On Simultaneous Meanings

Abhijit Mahabal
6 min readSep 4, 2021

To the extent that the Mitch Hedberg quote above is funny, the humor resides in the multiple meanings of the initial sentence “I used to do drugs”. The more obvious meaning of that sentence is a statement about the past where the phrasing suggests that the present is drug free. The bottom part of the meme shows a drug-filled present, and we reread the original and see the other meaning as equally grammatical.

The humor resides in understanding both meanings simultaneously. If a person sees only one meaning, no humor. But equally importantly, if they read the later part and come back and just replace the previous meaning (not seeing both meanings at the same time), it will still not occur to them as funny.

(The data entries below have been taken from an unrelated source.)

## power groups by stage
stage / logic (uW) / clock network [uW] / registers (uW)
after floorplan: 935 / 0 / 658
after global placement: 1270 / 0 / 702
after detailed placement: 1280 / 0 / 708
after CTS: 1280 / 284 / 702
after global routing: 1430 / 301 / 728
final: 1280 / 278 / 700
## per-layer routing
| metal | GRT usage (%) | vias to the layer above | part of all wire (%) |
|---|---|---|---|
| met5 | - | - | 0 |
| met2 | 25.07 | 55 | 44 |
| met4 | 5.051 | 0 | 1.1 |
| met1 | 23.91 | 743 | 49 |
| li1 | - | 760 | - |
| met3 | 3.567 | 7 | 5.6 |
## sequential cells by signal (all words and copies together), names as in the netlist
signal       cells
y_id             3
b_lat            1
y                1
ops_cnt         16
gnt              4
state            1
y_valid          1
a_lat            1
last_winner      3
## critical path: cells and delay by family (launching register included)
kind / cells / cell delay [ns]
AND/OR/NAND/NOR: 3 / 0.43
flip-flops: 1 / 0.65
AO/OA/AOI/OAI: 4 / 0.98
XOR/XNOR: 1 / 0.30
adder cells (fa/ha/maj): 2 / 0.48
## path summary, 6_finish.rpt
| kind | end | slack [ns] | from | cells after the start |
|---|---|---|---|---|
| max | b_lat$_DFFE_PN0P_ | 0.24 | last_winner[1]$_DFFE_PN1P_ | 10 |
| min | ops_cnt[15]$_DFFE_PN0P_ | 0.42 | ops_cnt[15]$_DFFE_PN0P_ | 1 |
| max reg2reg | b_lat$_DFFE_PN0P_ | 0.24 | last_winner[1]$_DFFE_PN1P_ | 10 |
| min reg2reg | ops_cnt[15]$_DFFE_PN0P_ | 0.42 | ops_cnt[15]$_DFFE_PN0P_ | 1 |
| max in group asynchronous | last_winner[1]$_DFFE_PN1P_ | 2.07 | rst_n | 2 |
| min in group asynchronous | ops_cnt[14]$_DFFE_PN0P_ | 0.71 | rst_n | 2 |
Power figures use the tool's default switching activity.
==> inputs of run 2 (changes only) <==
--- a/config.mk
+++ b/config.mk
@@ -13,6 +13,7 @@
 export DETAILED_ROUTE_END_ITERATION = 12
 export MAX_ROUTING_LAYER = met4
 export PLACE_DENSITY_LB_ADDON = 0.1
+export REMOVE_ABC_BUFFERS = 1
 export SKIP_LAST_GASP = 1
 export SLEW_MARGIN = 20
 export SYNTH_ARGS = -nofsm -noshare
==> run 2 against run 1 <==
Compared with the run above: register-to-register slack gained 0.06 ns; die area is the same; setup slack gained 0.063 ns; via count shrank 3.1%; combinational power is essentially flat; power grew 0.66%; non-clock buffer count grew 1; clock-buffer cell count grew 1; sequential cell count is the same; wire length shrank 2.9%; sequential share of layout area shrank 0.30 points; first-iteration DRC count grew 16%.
===== config.mk =====
export PLATFORM = sky130hd
export DESIGN_NAME = i2s_codec_intf
export DESIGN_NICKNAME = d
export VERILOG_FILES = /design/src/rtl/i2s_codec_intf.sv
export SDC_FILE = /design/constraint.sdc
export NUM_CORES = 1
export LEC_CHECK = 0
export CAP_MARGIN = 10
export CELL_PAD_IN_SITES_DETAIL_PLACEMENT = 1
export CELL_PAD_IN_SITES_GLOBAL_PLACEMENT = 2
export CORE_MARGIN = 3
export CORE_UTILIZATION = 31
export CTS_BUF_LIST = sky130_fd_sc_hd__clkbuf_8
export DETAILED_ROUTE_END_ITERATION = 12
export PLACE_DENSITY_LB_ADDON = 0.1
export RECOVER_POWER = 100
export SLEW_MARGIN = 20
export SYNTH_ARGS = -nofsm -noshare
export SYNTH_HDL_FRONTEND = slang
export SYNTH_SLANG_ARGS = --single-unit

===== constraint.sdc =====
create_clock -name clk -period 2.3 [get_ports clk]
set_input_delay 0.46 -clock clk [delete_from_list [all_inputs] [get_ports clk]]
set_output_delay 0.46 -clock clk [all_outputs]
set_load 0.05 [all_outputs]

===== src/rtl/i2s_codec_intf.sv =====
// I2S serial port to the CS4272: clock generation, codec reset, stereo RX deserializer and TX serializer.
// Define I2S_LOOPBACK_EN to transmit the received pair instead of lft_out/rht_out.
module i2s_codec_intf #(
  parameter int unsigned DATA_W = 16
) (
  input  logic              clk,
  input  logic              RST_n,
  output logic              MCLK,
  output logic              SCLK,
  output logic              LRCLK,
  output logic              RSTn,
  input  logic              SDout,
  output logic              SDin,
  output logic [DATA_W-1:0] lft_in,
  output logic [DATA_W-1:0] rht_in,
  output logic              vld,
  input  logic [DATA_W-1:0] lft_out,
  input  logic [DATA_W-1:0] rht_out
);

  localparam logic [4:0] LastIdx = 5'(DATA_W);

  logic [9:0]        cnt_q;
  logic              rstn_q;
  logic              vld_q;
  logic              sdin_q;
  logic [DATA_W-2:0] rx_sh_q;
  logic [DATA_W-1:0] lft_hold_q;
  logic [DATA_W-1:0] lft_q;
  logic [DATA_W-1:0] rht_q;
  logic [DATA_W-1:0] tx_l_q;
  logic [DATA_W-1:0] tx_r_q;

  logic [4:0]        idx;
  logic [5:0]        nxt_slot;
  logic [4:0]        nxt_idx;
  logic              rx_bit;
  logic              rx_last;
  logic [DATA_W-1:0] rx_word;
  logic [DATA_W-1:0] tx_buf;
  logic [DATA_W-1:0] tx_mask;
  logic              tx_bit;

  assign idx      = cnt_q[8:4];
  // Slot/bit position that the SCLK-falling update is about to enter.
  assign nxt_slot = cnt_q[9:4] + 6'd1;
  assign nxt_idx  = nxt_slot[4:0];
  assign rx_bit   = (cnt_q[3:0] == 4'b0111) && (idx >= 5'd1) && (idx <= LastIdx);
  assign rx_last  = rx_bit && (idx == LastIdx);
  assign rx_word  = {rx_sh_q, SDout};

  always_comb begin
    tx_buf  = nxt_slot[5] ? tx_r_q : tx_l_q;
    tx_mask = '0;
    tx_bit  = 1'b0;
    if ((nxt_idx != 5'd0) && (nxt_idx <= LastIdx)) begin
      tx_mask = {{(DATA_W-1){1'b0}}, 1'b1} << (LastIdx - nxt_idx);
      tx_bit  = |(tx_buf & tx_mask);
    end
  end

  always_ff @(posedge clk) begin
    if (!RST_n) begin
      cnt_q      <= '0;
      rstn_q     <= 1'b0;
      vld_q      <= 1'b0;
      sdin_q     <= 1'b0;
      rx_sh_q    <= '0;
      lft_hold_q <= '0;
      lft_q      <= '0;
      rht_q      <= '0;
      tx_l_q     <= '0;
      tx_r_q     <= '0;
    end else begin
      cnt_q <= cnt_q + 10'd1;
      if (cnt_q == 10'h3FF) begin
        rstn_q <= 1'b1;
`ifdef I2S_LOOPBACK_EN
        tx_l_q <= lft_q;
        tx_r_q <= rht_q;
`else
        tx_l_q <= lft_out;
        tx_r_q <= rht_out;
`endif
      end
      if (rx_bit) begin
        rx_sh_q <= rx_word[DATA_W-2:0];
      end
      if (rx_last && !cnt_q[9]) begin
        lft_hold_q <= rx_word;
      end
      // rstn_q only rises at a frame boundary, so it doubles as the "whole frame seen" flag.
      vld_q <= rx_last && cnt_q[9] && rstn_q;
      if (rx_last && cnt_q[9] && rstn_q) begin
        lft_q <= lft_hold_q;
        rht_q <= rx_word;
      end
      if (cnt_q[3:0] == 4'b1111) begin
        sdin_q <= tx_bit;
      end
    end
  end

  assign MCLK   = cnt_q[1];
  assign SCLK   = cnt_q[3];
  assign LRCLK  = cnt_q[9];
  assign RSTn   = rstn_q;
  assign SDin   = sdin_q;
  assign vld    = vld_q;
  assign lft_in = lft_q;
  assign rht_in = rht_q;

endmodule
`config.mk`:
```
export PLATFORM = sky130hd
export DESIGN_NAME = multicycle_control
export DESIGN_NICKNAME = d
export VERILOG_FILES = /design/src/rtl/multicycle_control.sv
export SDC_FILE = /design/constraint.sdc
export NUM_CORES = 1
export LEC_CHECK = 0
export CAP_MARGIN = 25
export CORE_MARGIN = 3
export CORE_UTILIZATION = 30
export DETAILED_ROUTE_END_ITERATION = 10
export SETUP_SLACK_MARGIN = 0.02
export SYNTH_ARGS = -nofsm -noshare
export SYNTH_HDL_FRONTEND = slang
export SYNTH_SLANG_ARGS = --single-unit
export TNS_END_PERCENT = 5
```
`constraint.sdc`:
```
create_clock -name clk -period 1.73 [get_ports clk]
set_input_delay 0.2595 -clock clk [delete_from_list [all_inputs] [get_ports clk]]
set_output_delay 0.2595 -clock clk [all_outputs]
set_load 0.02 [all_outputs]
```
`src/rtl/multicycle_control.sv`:
```
// Multi-cycle main control FSM for the RISC-V datapath.
// This module sequences each instruction through FETCH, DECODE, EXEC, MEM and WB.
// Per-state datapath strobes are decoded from the registered state and the latched opcode.
// FETCH and MEM wait on a memory ready handshake.
// That wait is bounded: if memory never answers, the FSM raises MemFault and refetches.
module multicycle_control #(
  parameter int ALUOP_W       = 3,
  parameter bit MEM_HANDSHAKE = 1'b1,
  parameter int TIMEOUT       = 15
) (
  input  logic               clk,
  input  logic               rst_n,
  input  logic [6:0]         instruction,
  input  logic               mem_ready,
  output logic               PCWrite,
  output logic               Branch,
  output logic               IRWrite,
  output logic               IorD,
  output logic               MemRead,
  output logic               MemWrite,
  output logic               MemtoReg,
  output logic               ALUSrcA,
  output logic [1:0]         ALUSrcB,
  output logic [ALUOP_W-1:0] ALUOp,
  output logic               RegWrite,
  output logic               Illegal,
  output logic               MemFault,
  output logic [2:0]         state_o
);

  localparam int CNT_W = $clog2(TIMEOUT + 1);

  localparam logic [6:0] OP_LOAD   = 7'b0000011;
  localparam logic [6:0] OP_STORE  = 7'b0100011;
  localparam logic [6:0] OP_RTYPE  = 7'b0110011;
  localparam logic [6:0] OP_ITYPE  = 7'b0010011;
  localparam logic [6:0] OP_BRANCH = 7'b1100011;

  typedef enum logic [2:0] {
    IDLE   = 3'd0,
    FETCH  = 3'd1,
    DECODE = 3'd2,
    EXEC   = 3'd3,
    MEM    = 3'd4,
    WB     = 3'd5
  } state_t;

  state_t           state_reg, state_next;
  logic [6:0]       op_reg, op_next;
  logic [CNT_W-1:0] cnt_reg, cnt_next;
  logic [2:0]       aluop3;

  logic mem_wait_state;
  logic done;
  logic timeout_hit;

  function automatic logic op_supported(input logic [6:0] op);
    return (op == OP_LOAD) || (op == OP_STORE) || (op == OP_RTYPE) ||
           (op == OP_ITYPE) || (op == OP_BRANCH);
  endfunction

  // Memory-wait qualifiers.
  // Without the handshake, every access completes in its first cycle.
  // In that case the timeout can never trigger.
  assign mem_wait_state = (state_reg == FETCH) || (state_reg == MEM);
  assign done           = !MEM_HANDSHAKE || mem_ready;
  assign timeout_hit    = MEM_HANDSHAKE && mem_wait_state && !mem_ready &&
                          (cnt_reg == CNT_W'(TIMEOUT));

  // State, latched opcode and wait counter registers (async active-low reset).
  always_ff @(posedge clk or negedge rst_n) begin
    if (!rst_n) begin
      state_reg <= IDLE;
      op_reg    <= 7'd0;
      cnt_reg   <= '0;
    end else begin
      state_reg <= state_next;
      op_reg    <= op_next;
      cnt_reg   <= cnt_next;
    end
  end

  // Wait counter.
  // It counts only while FETCH/MEM stalls in place.
  // Any state change, or a timeout re-entry into FETCH, clears it.
  always_comb begin
    cnt_next = '0;
    if (mem_wait_state && (state_next == state_reg) && !timeout_hit)
      cnt_next = cnt_reg + CNT_W'(1);
  end

  // Next-state logic and Moore strobe decode.
  // The completion/timeout gating is applied on top of the Moore decode.
  always_comb begin
    state_next = state_reg;
    op_next    = op_reg;
    PCWrite    = 1'b0;
    Branch     = 1'b0;
    IRWrite    = 1'b0;
    IorD       = 1'b0;
    MemRead    = 1'b0;
    MemWrite   = 1'b0;
    MemtoReg   = 1'b0;
    ALUSrcA    = 1'b0;
    ALUSrcB    = 2'b00;
    aluop3     = 3'b000;
    RegWrite   = 1'b0;
    Illegal    = 1'b0;
    MemFault   = 1'b0;

    unique case (state_reg)
      IDLE: begin
        state_next = FETCH;
      end

      FETCH: begin
        if (timeout_hit) begin
          // Memory never answered: drop every strobe and restart the fetch.
          MemFault   = 1'b1;
          state_next = FETCH;
        end else begin
          MemRead = 1'b1;
          ALUSrcB = 2'b01;
          if (done) begin
            PCWrite    = 1'b1;
            IRWrite    = 1'b1;
            state_next = DECODE;
          end
        end
      end

      DECODE: begin
        // The ALU precomputes the branch target while the opcode is latched.
        ALUSrcB = 2'b10;
        op_next = instruction;
        if (op_supported(instruction)) begin
          state_next = EXEC;
        end else begin
          Illegal    = 1'b1;
          state_next = FETCH;
        end
      end

      EXEC: begin
        ALUSrcA    = 1'b1;
        state_next = FETCH;
        unique case (op_reg)
          OP_LOAD, OP_STORE: begin
            ALUSrcB    = 2'b10;
            state_next = MEM;
          end
          OP_RTYPE: begin
            ALUSrcB    = 2'b00;
            aluop3     = 3'b010;
            state_next = WB;
          end
          OP_ITYPE: begin
            ALUSrcB    = 2'b10;
            aluop3     = 3'b011;
            state_next = WB;
          end
          OP_BRANCH: begin
            ALUSrcB = 2'b00;
            aluop3  = 3'b001;
            Branch  = 1'b1;
          end
          default: begin
            ALUSrcA = 1'b0;
          end
        endcase
      end

      MEM: begin
        if (timeout_hit) begin
          MemFault   = 1'b1;
          state_next = FETCH;
        end else begin
          // Strobes hold until the memory completes the access.
          IorD     = 1'b1;
          MemRead  = (op_reg == OP_LOAD);
          MemWrite = (op_reg == OP_STORE);
          if (done)
            state_next = (op_reg == OP_LOAD) ? WB : FETCH;
        end
      end

      WB: begin
        RegWrite   = 1'b1;
        MemtoReg   = (op_reg == OP_LOAD);
        state_next = FETCH;
      end

      default: begin
        state_next = IDLE;
      end
    endcase
  end

  // ALUOp is zero-extended from the 3-bit operation code.
  always_comb begin
    ALUOp       = '0;
    ALUOp[2:0]  = aluop3;
  end

  assign state_o = state_reg;

endmodule

```
Word-level counts from Yosys, hierarchy flattened
Cells that the tools add are included.

storage, ports and cells
  flip-flop bits (word level) = 14
  latch bits = 0
  memory bits (writable) = 0
  ROM bits = 0
  bits of input ports = 10
  logic and storage cells = 72
  memories kept = 0

cells by class
  add/subtract/negate cells = 1
  multipliers = 0
  div/mod/pow operators = 0
  magnitude comparators = 0
  equality and inequality tests = 17
  shift-type cells = 0
  multiplexer cells = 33
  bitwise logic cells = 0
  reduce and logical (&&, ||, !) cells = 18

operators by type and width
  cell                 number
  $eq 7x6->1 const B   4
  $mux 1               19
  $mux 3               5
  $pmux 3 s5           1
  $eq 7x2->1 const B   2
  $eq 7x5->1 const B   2
  $eq 7x7->1 const B   2
  $pmux 2 s3           2
  $reduce_or 2->1      4
  $eq 3x2->1 const B   2
  $eq 3x3->1 const B   2
  $mux 2               3
  $pmux 3 s2           1
  $logic_or 1x1->1     5
  $reduce_or 5->1      1
  $add 4x1->4 const B  1
  $eq 4x4->1 const B   1
  $logic_and 1x1->1    4
  $mux 4               1
  $eq 3x1->1 const B   1
  $eq 3x3->1           1
  $logic_not 3->1      1
  $reduce_or 3->1      1
  $logic_not 1->1      2
  $pmux 1 s2           1

Longest topological paths before layout
Gate-level depths: netlist (run 1).

  depth after elaboration = 11
  depth in mapped cells = 5
  gate-level depth less buffers = 4

Worst setup path after synthesis (run 1)
Ideal clock, no wire load.

  kind = reg-to-output
  from = reg state_reg[2], in the netlist state_o[2]
  to = out PCWrite
  arrival = 1681 ps
  data required time = 1470 ps
  slack = -210 ps
  stages on the path, launching flop included = 4
  cells stage by stage = dfrtp_1 > nand2b_4 > nor3b_1 > buf_4

between the ends
  longest elaborated chain between the ends = 6

ends and longest elaborated chain
  element                                   RTL line  RTL
  start, declared                           48        state_t state_reg, state_next;
  start signal, assigned                    77        state_reg <= state_next;
  $eq 3x1->1 or $eq 3x3->1 (tied branches)  --
  $logic_or 1x1->1                          65        assign mem_wait_state = (state_reg == FETCH) || (state_reg == MEM);
  $logic_and 1x1->1 (2 in series)           67        assign timeout_hit = MEM_HANDSHAKE && mem_wait_state && !mem_ready &&
  $mux 1                                    --
  $mux 1 *                                  --
  end, declared                             15        output logic PCWrite,

Every way passes the cells marked *; elsewhere a longest branch is shown, timed or not.

Worst setup path in the final report (run 1)
  from = reg cnt_reg[1]
  to = out MemWrite

between the ends
  longest elaborated chain between the ends = 4

ends and longest elaborated chain
  element                 RTL line  RTL
  start, declared         50        logic [CNT_W-1:0] cnt_reg, cnt_next;
  start signal, assigned  79        cnt_reg <= cnt_next;
  $eq 4x4->1              68        (cnt_reg == CNT_W'(TIMEOUT));
  $logic_and 1x1->1       67
  $mux 1                  174       if (timeout_hit) begin
  $mux 1                  111       unique case (state_reg)
  end, declared           20        output logic MemWrite,

No other way between the ends.
==> src/rtl/caravel_clock_ctrl.sv <==
// caravel_clock_ctrl: sequences a core clock reconfiguration so the clocking
// block never runs from an unstable PLL or sees a divider change on a live source.
// Order: park on external clock, start/stabilise the PLL, program the dividers,
// then switch to the target source. Runs on core_clk, which may change
// frequency during the sequence; each settle wait absorbs the switchover.
// Optional feature macro: CLK_CTRL_LOCK_TIMEOUT_EN adds pll_lock/err and
// replaces the fixed PLL wait with lock-or-timeout.
module caravel_clock_ctrl #(
  parameter int PLL_WAIT_CYCLES = 1024,
  parameter int SETTLE_CYCLES   = 16,
  parameter int CNT_W           = 12,
  parameter int TIMEOUT_CYCLES  = 4095
) (
  input  logic       core_clk,
  input  logic       resetb,
  input  logic       req_valid,
  output logic       req_ready,
  input  logic       req_ext_sel,
  input  logic [2:0] req_sel,
  input  logic [2:0] req_sel2,
  output logic       ext_clk_sel,
  output logic [2:0] sel,
  output logic [2:0] sel2,
  output logic       pll_ena,
  output logic       busy,
  output logic       done
`ifdef CLK_CTRL_LOCK_TIMEOUT_EN
  ,
  input  logic       pll_lock,
  output logic       err
`endif
);

`ifdef CLK_CTRL_LOCK_TIMEOUT_EN
  localparam bit LOCK_EN = 1'b1;
`else
  localparam bit LOCK_EN = 1'b0;
`endif

  // PLL_WAIT bound: lock timeout when the lock input exists, fixed wait otherwise
  localparam int              WAIT_N    = LOCK_EN ? TIMEOUT_CYCLES : PLL_WAIT_CYCLES;
  localparam logic [CNT_W-1:0] SETTLE_LD = CNT_W'(SETTLE_CYCLES - 1);
  localparam logic [CNT_W-1:0] WAIT_LD   = CNT_W'(WAIT_N - 1);
  localparam logic [CNT_W-1:0] CNT_ONE   = CNT_W'(1);

  typedef enum logic [2:0] {
    IDLE, PARK, PLL_WAIT, DIV, SWITCH, DONE
  } state_t;

  state_t           state;
  logic [CNT_W-1:0] cnt;
  logic             pll_stable;
  logic             t_ext;
  logic [2:0]       t_sel, t_sel2;

  // Sequencer: every output is set on the edge that enters its state, so each
  // wait state is loaded with N-1 and held exactly N cycles.
  always_ff @(posedge core_clk) begin
    if (!resetb) begin
      state       <= IDLE;
      cnt         <= '0;
      ext_clk_sel <= 1'b1;
      sel         <= 3'd0;
      sel2        <= 3'd0;
      pll_ena     <= 1'b0;
      pll_stable  <= 1'b0;
      done        <= 1'b0;
      req_ready   <= 1'b1;
      busy        <= 1'b0;
      t_ext       <= 1'b1;
      t_sel       <= 3'd0;
      t_sel2      <= 3'd0;
`ifdef CLK_CTRL_LOCK_TIMEOUT_EN
      err         <= 1'b0;
`endif
    end else begin
      done <= 1'b0;
      case (state)
        IDLE: begin
          if (req_valid) begin
            t_ext       <= req_ext_sel;
            t_sel       <= req_sel;
            t_sel2      <= req_sel2;
            state       <= PARK;
            cnt         <= SETTLE_LD;
            ext_clk_sel <= 1'b1;
            req_ready   <= 1'b0;
            busy        <= 1'b1;
`ifdef CLK_CTRL_LOCK_TIMEOUT_EN
            err         <= 1'b0;
`endif
          end
        end
        PARK: begin
          if (cnt != '0) begin
            cnt <= cnt - CNT_ONE;
          end else if (!t_ext && !pll_stable) begin
            state   <= PLL_WAIT;
            cnt     <= WAIT_LD;
            pll_ena <= 1'b1;
          end else begin
            state <= DIV;
            cnt   <= SETTLE_LD;
            sel   <= t_sel;
            sel2  <= t_sel2;
          end
        end
        PLL_WAIT: begin
`ifdef CLK_CTRL_LOCK_TIMEOUT_EN
          if (pll_lock) begin
            pll_stable <= 1'b1;
            state      <= DIV;
            cnt        <= SETTLE_LD;
            sel        <= t_sel;
            sel2       <= t_sel2;
          end else if (cnt == '0) begin
            // No lock: fall back to the external clock for the rest of the sequence
            err     <= 1'b1;
            t_ext   <= 1'b1;
            pll_ena <= 1'b0;
            state   <= DIV;
            cnt     <= SETTLE_LD;
            sel     <= t_sel;
            sel2    <= t_sel2;
          end else begin
            cnt <= cnt - CNT_ONE;
          end
`else
          if (cnt != '0) begin
            cnt <= cnt - CNT_ONE;
          end else begin
            pll_stable <= 1'b1;
            state      <= DIV;
            cnt        <= SETTLE_LD;
            sel        <= t_sel;
            sel2       <= t_sel2;
          end
`endif
        end
        DIV: begin
          if (cnt != '0) begin
            cnt <= cnt - CNT_ONE;
          end else begin
            state       <= SWITCH;
            cnt         <= SETTLE_LD;
            ext_clk_sel <= t_ext;
            if (t_ext) begin
              pll_ena    <= 1'b0;
              pll_stable <= 1'b0;
            end
          end
        end
        SWITCH: begin
          if (cnt != '0) begin
            cnt <= cnt - CNT_ONE;
          end else begin
            state <= DONE;
            done  <= 1'b1;
          end
        end
        DONE: begin
          state     <= IDLE;
          req_ready <= 1'b1;
          busy      <= 1'b0;
        end
        default: begin
          state     <= IDLE;
          req_ready <= 1'b1;
          busy      <= 1'b0;
        end
      endcase
    end
  end

endmodule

Thus, when I say “simultaneous meanings” I do not mean mere ambiguity. An ambiguous sentence such as “I love Jaguars” may be talking about the speaker liking the cars, the animals, the Jacksonville Jaguars, the guitar, the Aztec warriors, or other things that go by that name. Presumably, though, the speaker has one of these senses in mind, although the listener may not know which. By contrast, when Comedian Mitch Hedberg says during a stand-up routine the line above about doing drugs, the speaker most certainly has both senses in mind and hopes the audience will, too. By “multiple meanings” I only refer to cases where multiple senses are juxtaposed.

Implications for NLP

Long long ago, around 2014 or so, when Word2Vec’s star was ascendant, NLP had a habit of representing word meaning in a vector space. The word Jaguar was one point in this space, and that was what Jaguar meant, thank you. There was no need to deal with the multiple meanings of the term.

As NLP made giant strides, with a long succession of Sesame Street Characters (starting with ELMo in 2018), NLP got better at contextualizing meaning. That is, when Jaguar was seen with the word cubs or with the word dealer, the vector for Jaguar would be different: the car sense could now be separated from the animal sense.

Progress! However, although we have moved from ignoring ambiguity to dealing with ambiguity, we are still making the assumption of one sense per utterance: a particular sentence in a particular paragraph has one meaning. This “contextualized” vector is still incapable of dealing with multiple simultaneous meanings.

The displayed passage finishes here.